------ DATA SECTION ------

<file path="config.mk">
export PLATFORM = sky130hd
export DESIGN_NAME = gpio_port
export DESIGN_NICKNAME = d
export VERILOG_FILES = /design/src/rtl/gpio_pkg.sv /design/src/rtl/gpio_regs.sv /design/src/rtl/gpio_sync.sv /design/src/rtl/gpio_drive.sv /design/src/rtl/gpio_port.sv
export SDC_FILE = /design/constraint.sdc
export NUM_CORES = 1
export LEC_CHECK = 0
export BUFFER_PORTS_ARGS = -buffer_cell sky130_fd_sc_hd__buf_2
export CORE_MARGIN = 4
export CORE_UTILIZATION = 55
export CTS_CLUSTER_SIZE = 14
export DETAILED_ROUTE_END_ITERATION = 8
export PLACE_DENSITY = 0.83
export SYNTH_ARGS = -nofsm -noshare
export SYNTH_HDL_FRONTEND = slang
export SYNTH_SLANG_ARGS = --single-unit
</file>
<file path="constraint.sdc">
create_clock -name clk_i -period 2.6 [get_ports clk_i]
set_input_delay 0.39 -clock clk_i [delete_from_list [all_inputs] [get_ports clk_i]]
set_output_delay 0.39 -clock clk_i [all_outputs]
set_load 0.01 [all_outputs]
</file>
<file path="src/rtl/gpio_pkg.sv">
package gpio_pkg;
  localparam int ADDR_W = 5;
  localparam logic [ADDR_W-1:0] OFS_DOUT = 5'h00;
  localparam logic [ADDR_W-1:0] OFS_SET  = 5'h04;
  localparam logic [ADDR_W-1:0] OFS_CLR  = 5'h08;
  localparam logic [ADDR_W-1:0] OFS_TOG  = 5'h0C;
  localparam logic [ADDR_W-1:0] OFS_DIN  = 5'h10;
  localparam logic [ADDR_W-1:0] OFS_DIR  = 5'h14;
  localparam logic [ADDR_W-1:0] OFS_IDIS = 5'h18;
endpackage

</file>
<file path="src/rtl/gpio_regs.sv">
module gpio_regs
  import gpio_pkg::*;
#(
  parameter int DW = 32,
  localparam int NB = DW / 8
) (
  input  logic              clk_i,
  input  logic              rst_ni,
  input  logic              wr_i,
  input  logic [ADDR_W-1:0] addr_i,
  input  logic [NB-1:0]     be_i,
  input  logic [DW-1:0]     wdata_i,
  output logic [DW-1:0]     dout_o,
  output logic [DW-1:0]     dir_o,
  output logic [DW-1:0]     idis_o
);
  logic [DW-1:0] lane_m, wm, dout_d, dir_d, idis_d;

  for (genvar b = 0; b < NB; b++) begin : g_lane
    assign lane_m[8*b +: 8] = {8{be_i[b]}};
  end
  assign wm = wdata_i & lane_m;

  always_comb begin
    dout_d = dout_o;
    dir_d  = dir_o;
    idis_d = idis_o;
    if (wr_i) begin
      unique case (addr_i)
        OFS_DOUT: dout_d = (dout_o & ~lane_m) | wm;
        OFS_SET:  dout_d = dout_o | wm;
        OFS_CLR:  dout_d = dout_o & ~wm;
        OFS_TOG:  dout_d = dout_o ^ wm;
        OFS_DIR:  dir_d  = (dir_o & ~lane_m) | wm;
        OFS_IDIS: idis_d = (idis_o & ~lane_m) | wm;
        default: ;
      endcase
    end
  end

  always_ff @(posedge clk_i or negedge rst_ni) begin
    if (!rst_ni) begin
      dout_o <= '0;
      dir_o  <= '0;
      idis_o <= '0;
    end else begin
      dout_o <= dout_d;
      dir_o  <= dir_d;
      idis_o <= idis_d;
    end
  end
endmodule

</file>
<file path="src/rtl/gpio_sync.sv">
module gpio_sync #(
  parameter int DW = 32
) (
  input  logic          clk_i,
  input  logic          rst_ni,
  input  logic          en_i,
  input  logic [DW-1:0] d_i,
  output logic [DW-1:0] q_o
);
  logic [DW-1:0] meta_q;

  always_ff @(posedge clk_i or negedge rst_ni) begin
    if (!rst_ni) begin
      meta_q <= '0;
      q_o    <= '0;
    end else if (en_i) begin
      meta_q <= d_i;
      q_o    <= meta_q;
    end
  end
endmodule

</file>
<file path="src/rtl/gpio_drive.sv">
module gpio_drive #(
  parameter int          DW   = 32,
  parameter logic [DW-1:0] MASK = '0
) (
  input  logic [DW-1:0] dout_i,
  input  logic [DW-1:0] dir_i,
  input  logic [DW-1:0] sel_i,
  output logic [DW-1:0] pin_o,
  output logic [DW-1:0] pin_oe_o
);
  assign pin_o    = dout_i & ~MASK;
  assign pin_oe_o = dir_i & sel_i & ~MASK;
endmodule

</file>
<file path="src/rtl/gpio_port.sv">
module gpio_port
  import gpio_pkg::*;
#(
  parameter int            DW            = 32,
  parameter logic [DW-1:0] UNBONDED_MASK = '0,
  localparam int           NB            = DW / 8
) (
  input  logic              clk_i,
  input  logic              rst_ni,
  input  logic              stop_i,
  input  logic              req_i,
  input  logic              we_i,
  input  logic [ADDR_W-1:0] addr_i,
  input  logic [NB-1:0]     be_i,
  input  logic [DW-1:0]     wdata_i,
  output logic [DW-1:0]     rdata_o,
  input  logic [DW-1:0]     pin_i,
  input  logic [DW-1:0]     digital_i,
  input  logic [DW-1:0]     gpio_sel_i,
  input  logic              pctl_en_i,
  output logic [DW-1:0]     pin_o,
  output logic [DW-1:0]     pin_oe_o
);
  logic [DW-1:0] dout_q, dir_q, idis_q, din_raw, din_vis;
  logic          wr;

  assign wr = req_i & we_i & ~stop_i;

  gpio_regs #(.DW(DW)) u_regs (
    .clk_i, .rst_ni, .wr_i(wr), .addr_i, .be_i, .wdata_i,
    .dout_o(dout_q), .dir_o(dir_q), .idis_o(idis_q)
  );

  gpio_sync #(.DW(DW)) u_sync (
    .clk_i, .rst_ni, .en_i(pctl_en_i & ~stop_i), .d_i(pin_i), .q_o(din_raw)
  );

  gpio_drive #(.DW(DW), .MASK(UNBONDED_MASK)) u_drive (
    .dout_i(dout_q), .dir_i(dir_q), .sel_i(gpio_sel_i),
    .pin_o, .pin_oe_o
  );

  assign din_vis = din_raw & ~idis_q & digital_i;

  always_comb begin
    unique case (addr_i)
      OFS_DOUT: rdata_o = dout_q & ~UNBONDED_MASK;
      OFS_DIN:  rdata_o = din_vis & ~UNBONDED_MASK;
      OFS_DIR:  rdata_o = dir_q & ~UNBONDED_MASK;
      OFS_IDIS: rdata_o = idis_q & ~UNBONDED_MASK;
      default:  rdata_o = '0;
    endcase
  end
endmodule

</file>
## After elaboration in Yosys (flattened, before gate mapping)

Cells that the tools add are included.

| cells by class | value |
|---|---|
| bitwise gates (word level) | 20 |
| mux-type cells | 2 |
| reduce and logical (&&, ||, !) cells | 5 |
| equality and inequality tests | 6 |

Operators with widths:

| operator | count |
|---|---|
| $and 32x32->32 | 8 |
| $pmux 32 s4 | 2 |
| $or 32x32->32 | 4 |
| $not 32->32 | 3 |
| $xor 32x32->32 | 1 |
| $eq 5x5->1 const B | 3 |
| $eq 5x4->1 const B | 2 |
| $reduce_and 2->1 | 3 |
| $eq 5x3->1 const B | 1 |
| $logic_not 5->1 | 1 |
| $reduce_bool 4->1 | 1 |
| $and 1x1->1 | 3 |
| $not 1->1 | 1 |

| word-level totals | value |
|---|---|
| input bits | 143 |
| word-level logic and storage cells | 38 |
| register bits | 160 |
| output and inout bits | 96 |

## Logic depth before layout (Yosys ltp)

Gate-level depths: netlist of the first run.

| depth | value |
|---|---|
| depth after elaboration | 4 |
| mapped depth | 8 |
| gate-level depth less buffers | 6 |

## Modules after synthesis

Synthesis of the first run repeated with hierarchy kept, for this count alone.

| second synthesis, totals | value |
|---|---|
| cells, all modules | 806 |
| area, all modules | 9267.6 µm² |

By module, submodules not included:

| module | cells an instance | area an instance (µm²) | sequential area each (µm²) | instances |
|---|---|---|---|---|
| gpio_regs | 450 | 4847.1 | 2402.3 | 1 |
| gpio_sync | 135 | 2678.8 | 1601.5 | 1 |
| gpio_port | 157 | 1301.2 | 0.0 | 1 |
| gpio_drive | 64 | 440.4 | 0.0 | 1 |

## Worst setup path before layout of the first run

Ideal clock, no wire load.

| path | value |
|---|---|
| path kind | input port to output port |
| start point | input addr_i[4] |
| end point | output rdata_o[22] |
| required time | 2.210 ns |
| arrival time | 1.593 ns |
| slack | 0.617 ns |
| stages on the path | 5 |
| buffers on the path | 1 |
| cell sequence | or3_1 nor3_1 buf_2 a22oi_1 o211ai_1 |

| between the ends | value |
|---|---|
| word-level cells in the longest chain between the ends | 2 |
| elaborated cells on any way between the ends | 5 |
| classes of those cells | 3 x eq/ne; 1 x mux; 1 x reduce/logical |

RTL lines:

| what | line | source |
|---|---|---|
| start: declaration | gpio_port.sv:13 | `input logic [ADDR_W-1:0] addr_i,` |
| $eq 5x5->1 / $logic_not 5->1 (equally long branches) | gpio_port.sv:46 | `unique case (addr_i)` |
| $pmux 32 s4 * | gpio_port.sv:46 |  |
| end: declaration | gpio_port.sv:16 | `output logic [DW-1:0] rdata_o,` |

Every way passes the cells marked *; elsewhere a longest branch is shown, timed or not.

## Worst setup path after layout of the first run

| path | value |
|---|---|
| start point | input addr_i[4] |
| end point | output rdata_o[31] |

Same word-level chain as after synthesis.

==> results of run 1 <==
area by class of cell:
type / instances / area share [%]
timing repair buffer: 261 / 13.3
inverter: 8 / 0.278
clock inverter: 14 / 2.10
sequential: 160 / 37.0
antenna: 3 / 0.0695
clock buffer: 18 / 3.97
tap: 211 / 2.44
multi-input combinational: 586 / 40.8
worst max-delay path by stage:
| stage | startpoint | to | slack, ns |
|---|---|---|---|
| after detailed placement | addr_i[4] | rdata_o[31] | 0.23 |
| after global placement | addr_i[4] | rdata_o[0] | 0.26 |
| final | addr_i[4] | rdata_o[31] | 0.23 |
| after global routing | addr_i[4] | rdata_o[31] | 0.11 |
| after floorplan | addr_i[4] | rdata_o[22] | 0.62 |
| after CTS | addr_i[4] | rdata_o[31] | 0.21 |
cells in the final DEF, fill, tap and decap left out, drive strengths merged, types with 2 or more instances in the layout:
cell type    n
clkinv       3
o22ai        8
o211ai       6
diode        3
buf        260
nand3       32
clkbuf      18
a22o         4
nor3         4
o22a         8
nor2b       40
o2bb2ai      4
nand2b      10
inv         13
a211oi      12
bufinv       5
o21ai       42
and2        40
nand2       82
a31oi       12
a2bb2oi      8
nor2        22
or2          2
dfrtp      160
nand4b      28
mux2       128
ha          32
a21oi       24
a22oi       32
worst reg2reg max path: stages (launching register included):
cell	delay [ns]
dfrtp_1	0.43
ha_1	0.32
nor2b_1	0.14
o21ai_0	0.14
a21oi_1	0.22
a2bb2oi_1	0.18
logic make-up (layout without fill, tap and decap cells):
kind of cell / Yosys count / in the layout / synth area share, %
compound gates: 160 / 160 / 12.5
fa+ha+maj: 32 / 32 / 4.66
buf+inv: 54 / 301 / 2.55
flops: 160 / 160 / 46.6
mux: 128 / 128 / 16.8
other cells: 0 / 3 / 0
simple gates: 266 / 266 / 16.9
power by group:
part | internal, mW | leakage (nW) | switching, mW
Clock | 1.73 | 0.318 | 1.04
Sequential | 2.78 | 2.07 | 0.280
Combinational | 0.479 | 2.93 | 0.417
routing by layer:
layer  track usage, %  vias up
met4             9.87        2
met3             5.25       46
met2             44.7      332
met5                0        -
li1                 -     3374
met1             37.4     3629
per-stage QoR:
stage	cell area [µm²]	utilization [%]	setup WS [ns]	total power, mW
after floorplan	8590	-	0.617	3.49
after global placement	10100	66.4	0.256	3.94
after detailed placement	10100	66.4	0.227	3.99
after CTS	10800	70.8	0.212	6.76
after global routing	10800	70.8	0.105	7.01
final	10800	70.8	0.233	6.73
==> impl_metrics.tcl, run 1 <==
set metrics [dict create \
    worstSetupPathType "input port to output port" \
    h-tree-depth 4 \
    cp.depth 7 \
    hold_violations 0 \
    synthTopCellsByArea "dfrtp_1 (47%), mux2_2 (16%), ha_1 (4.7%), nand2_1 (3.6%), and2_1 (2.9%)" \
    numCtsBuffers 17 \
    wl_met3_mm 1.83 \
    skew_ns 0.00495 \
    r2r-end "u_regs.dout_o[2]" \
    rsz0062_at_grt "false" \
    clk_pin_slew_ns 0.06 \
    reg2reg_setup_slack_ns 1.09 \
    ys.flop_type "dfrtp_1" \
    clkSinkCount 160 \
    fmaxAchievable_mhz 422 \
    worst_hold_slack_ns 0.193 \
    syn_area_per_cell_um2 10.7 \
    yosys_warnings 0 \
    cp.arrival_ns 1.98 \
    multiInputGateArea_um2 4410 \
    cap_violations 0 \
    synth_fp_nets 975 \
    clockBufferDepth 2 \
    synth.most_common_cell "dfrtp_1" \
    clkLatencyLatePin_ns 0.42 \
    r2r_cells 5 \
    netlist_instances 800 \
    drv_slew 0 \
    root_buffer "clkbuf_16" \
    die_w_um 133 \
    slowest_delay_ns 0.50 \
    dp.cells 1225 \
    p_per_area_nw_per_um2 622 \
    ios 239 \
    core_area_um2 15300 \
    route.top_layer_used "met5" \
    holdPathStages 2 \
    hpwl_mm 17.5 \
    synth-edff-count 0 \
    crit_required_ns 2.21 \
    regArea_um2 4000 \
    critPathTopFamily "simple AND/OR/NAND/NOR gates" \
    yosys_register_bits 160 \
    start_util_pct 56.3 \
    vias 7383 \
    timing.rr.start "u_regs.dout_o[2]" \
    n_fill_cell 1142 \
    antenna_found_initial 3 \
    worstPathMaxFanout 13 \
    netlist_area_um2 8590 \
    gp_congestion 0.878 \
    final_nets 1209 \
    numPortBuffers 238 \
    start_kind "input port" \
    drive_gt1_share_pct 41.0 \
    cts_tree "built" \
    ys_types 39 \
    relSlewSlack_pct 55.3 \
    min_from "pin_i[1]" \
    outcome "complete, no violations" \
    worstMarginPinSlew_ns 0.665 \
    cts_setup_buffers 0 \
    path_cells "buf_2, or3b_1, nor3_4, buf_4, nand3_1, o211ai_1, buf_2" \
    grt-ovfl-total 0 \
    grt_first_pass_wirelength_mm 38.7 \
    netlist.top_cell.by_area "dfrtp_1" \
    post-route-min-period_ns 2.37 \
    fin_crit_sh_pct 91.0 \
    postRouteAntennaNets 0 \
    min_to "u_sync.meta_q[1]" \
    track_usage_pct 27.7 \
    p_leak_nw 5.31 \
    critPathSlowestCell "or3b_1" \
    synth_top_area_share_pct 46.6 \
    drt-met1-wl_mm 10.3 \
    syn2layout_area_growth_pct 25.9 \
    fp.dieH_um 133 \
    grt_pass1_vias 7395 \
    min_path_type "input port to flip-flop" \
    tns_ns 0 \
    crit_buf_inv 3 \
    setup_viol 0 \
    crit_path_frequent_cell "buf_2" \
    ys_seq_area_share_pct 46.6 \
    fin_cells 1261 \
    ir_drop_uv 467 \
    wl_per_cell_um 19.3 \
    cts_resized 0 \
    grt_start_max_net_pins 57 \
    crit_path_end_kind "output port" \
    wl_met2_mm 11.7 \
    rows 45 \
    drt_wl_total_mm 24.3 \
    cts_hold_buf 1 \
    synth-async-reset-ratio_pct 100 \
    drt_pass1_iterations 5 \
    drt_iter0_drc 536 \
    avgViaCountPerCell 5.85 \
    synth.cells.most_frequent "dfrtp_1 (160), mux2_2 (124), nand2_1 (82)" \
    dieArea_um2 17700 \
    route.detailed.drc 0 \
]
No activity file was read; power rests on OpenSTA's default activity.
==> run 2, diff against run 1 <==
CORE_UTILIZATION = 53   (was 55)
MAX_ROUTING_LAYER = met4   (was not set)
PLACE_DENSITY = 0.81   (was 0.83)
clock period = 2.2 ns   (was 2.6 ns; I/O delays follow)
==> run 2 against run 1 <==
Effect of this change:
- combinational power rose by 20%
- wire length is 0.79% lower
- utilization is 2.6 points lower
- critical path type unchanged
- critical endpoint unchanged
- largest cell class unchanged
==> impl_metrics.tcl, run 2 (synthesized netlist as in run 1, its figures left out) <==
set metrics [dict create \
    drt_wl_total_mm 24.1 \
    numPortBuffers 238 \
    seq_power_share_pct 45.7 \
    core_area_um2 15900 \
    dieArea_um2 18300 \
    grt-ovfl-total 0 \
    reg2reg_setup_slack_ns 0.76 \
    cp-endpoint "rdata_o[31]" \
    tns_ns 0 \
    hpwl_mm 16.9 \
    min_from "pin_i[30]" \
    dp.cells 1233 \
    avgViaCountPerCell 5.79 \
    power.share.switching_pct 25.7 \
    skew_ns 0.00324 \
    power.switching_mw 2.01 \
    p_leak_nw 5.32 \
    start_kind "input port" \
    hold_violations 0 \
    die_w_um 135 \
    ir_drop_uv 552 \
    crit_required_ns 1.87 \
    root_buffer "clkbuf_16" \
    wl_per_cell_um 19.0 \
    r2r-end "u_regs.dout_o[13]" \
    crit_path_end_kind "output port" \
    grt_start_max_net_pins 65 \
    cap_violations 0 \
    p_per_area_nw_per_um2 719 \
    fmaxAchievable_mhz 468 \
    cp-startpoint "addr_i[4]" \
    vias 7368 \
    outcome "complete, no violations" \
    clockBufferDepth 2 \
    worst_hold_slack_ns 0.133 \
    relSlewSlack_pct 56.4 \
    worstSetupPathType "input port to output port" \
    drt_pass1_iterations 5 \
    final_nets 1212 \
    fp.dieH_um 135 \
    drt_iter0_drc 402 \
    pwr-share-comb_pct 13.7 \
    mostFrequentLayoutCells "buf_2 (237), dfrtp_1 (160), mux2_2 (124)" \
    gp_congestion 0.875 \
    grt_first_pass_wirelength_mm 38.2 \
    post-route-min-period_ns 2.14 \
    holdPathStages 2 \
    min_path_type "input port to flip-flop" \
    rows 46 \
    grt_pass1_vias 7404 \
    clkLatencyLatePin_ns 0.42 \
    h-tree-depth 4 \
    p_int_mw 5.80 \
    drive_gt1_share_pct 41.2 \
    clkPwrFrac_pct 40.7 \
    final_common_cell "buf_2" \
    drv_slew 0 \
    clk_pin_slew_ns 0.06 \
    track_usage_pct 27.2 \
    fin_cells 1273 \
    r2r_cells 5 \
    numCtsBuffers 17 \
    cts_tree "built" \
    start_util_pct 54.0 \
    ios 239 \
    timing.rr.start "u_regs.dout_o[13]" \
    antenna_found_initial 7 \
    fin_crit_sh_pct 97.1 \
    syn2layout_area_growth_pct 26.3 \
    route.detailed.drc 0 \
    worstMarginPinSlew_ns 0.650 \
    worstPathMaxFanout 32 \
    rsz0062_at_grt "false" \
    postRouteAntennaNets 0 \
    cp.arrival_ns 1.81 \
    clkSinkCount 160 \
    cts_setup_buffers 0 \
    power.total_mw 7.80 \
    setup_viol 0 \
]
-- run 2: cell types whose count changed in the layout (fill, tap and decap cells not counted) --
| cell | before | now |
|---|---|---|
| buf_12 | 5 | 7 |
| buf_4 | 17 | 18 |
| bufinv_16 | 5 | 4 |
| clkbuf_8 | 0 | 1 |
| clkinv_2 | 1 | 3 |
| clkinvlp_4 | 1 | 2 |
| diode_2 | 3 | 7 |
| inv_6 | 4 | 2 |
| inv_8 | 1 | 0 |
| or3b_1 | 1 | 0 |
| or3b_4 | 0 | 1 |
-- run 2: worst min path at each step --
stage / end / slack, ns
floorplan: asynchronous set/reset pin / 0.03
global placement: asynchronous set/reset pin / 0.30
detailed placement: u_sync.meta_q[13] / 0.31
CTS: u_sync.meta_q[30] / 0.12
global route: u_sync.meta_q[7] / 0.12
finish: u_sync.meta_q[30] / 0.13
-- run 2: metal layers --
| metal | global-route usage (%) | part of all wire [%] | vias to the layer above |
|---|---|---|---|
| met5 | - | 0 | - |
| met4 | 9.91 | 2.2 | 0 |
| met3 | 6.58 | 7.0 | 49 |
| met2 | 43.6 | 49 | 270 |
| met1 | 33.9 | 41 | 3652 |
| li1 | - | - | 3397 |
-- run 2: worst max-delay path, cell delays in order --
cell	delay [ns]
buf_2	0.12
or3_1	0.46
nor3_2	0.22
buf_12	0.26
a22oi_1	0.13
o211ai_1	0.11
buf_2	0.16
-- run 2: what timing repair did --
action                                  in CTS  in global routing
hold buffers                                 1                  0
endpoints found under the hold margin       44                  0
resized for setup                            1                  0
endpoints found under the setup margin       2                  0
-- run 2: area by class of cell --
class                      instances  area (µm²)
fill                            1234        5040
multi-input combinational        586        4410
sequential                       160        4000
timing repair buffer             264        1480
clock buffer                      19         443
tap                              216         270
clock inverter                    13         185
inverter                           8        30.0
antenna                            7        17.5
-- run 2: power by group through the flow --
stage	Clock, mW	Combinational (mW)	Sequential (mW)
floorplan	0	0.599	3.53
global placement	0	1.02	3.60
detailed placement	0	1.07	3.61
CTS	3.20	1.08	3.56
global route	3.33	1.18	3.60
finish	3.17	1.07	3.56
-- run 2: metrics by stage --
| step | area, µm² | util [%] | worst slack, ns |
|---|---|---|---|
| after floorplan | 8590 | - | 0.337 |
| after global placement | 10200 | 64.1 | 0.00181 |
| after detailed placement | 10200 | 64.1 | -0.0280 |
| after CTS | 10800 | 68.2 | 0.0704 |
| after global routing | 10800 | 68.3 | 0.0103 |
| final | 10800 | 68.3 | 0.0636 |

------

§ **AIM OF THE TASK**: If a line comes after the one containing "localparam logic [ADDR_W-1:0] OFS_TOG", leave it out; set down every line of the data before it, and that line itself, exactly.

§ **OUTPUT BELOW**:
<file path="config.mk">
export PLATFORM = sky130hd
export DESIGN_NAME = gpio_port
export DESIGN_NICKNAME = d
export VERILOG_FILES = /design/src/rtl/gpio_pkg.sv /design/src/rtl/gpio_regs.sv /design/src/rtl/gpio_sync.sv /design/src/rtl/gpio_drive.sv /design/src/rtl/gpio_port.sv
export SDC_FILE = /design/constraint.sdc
export NUM_CORES = 1
export LEC_CHECK = 0
export BUFFER_PORTS_ARGS = -buffer_cell sky130_fd_sc_hd__buf_2
export CORE_MARGIN = 4
export CORE_UTILIZATION = 55
export CTS_CLUSTER_SIZE = 14
export DETAILED_ROUTE_END_ITERATION = 8
export PLACE_DENSITY = 0.83
export SYNTH_ARGS = -nofsm -noshare
export SYNTH_HDL_FRONTEND = slang
export SYNTH_SLANG_ARGS = --single-unit
</file>
<file path="constraint.sdc">
create_clock -name clk_i -period 2.6 [get_ports clk_i]
set_input_delay 0.39 -clock clk_i [delete_from_list [all_inputs] [get_ports clk_i]]
set_output_delay 0.39 -clock clk_i [all_outputs]
set_load 0.01 [all_outputs]
</file>
<file path="src/rtl/gpio_pkg.sv">
package gpio_pkg;
  localparam int ADDR_W = 5;
  localparam logic [ADDR_W-1:0] OFS_DOUT = 5'h00;
  localparam logic [ADDR_W-1:0] OFS_SET  = 5'h04;
  localparam logic [ADDR_W-1:0] OFS_CLR  = 5'h08;
  localparam logic [ADDR_W-1:0] OFS_TOG  = 5'h0C;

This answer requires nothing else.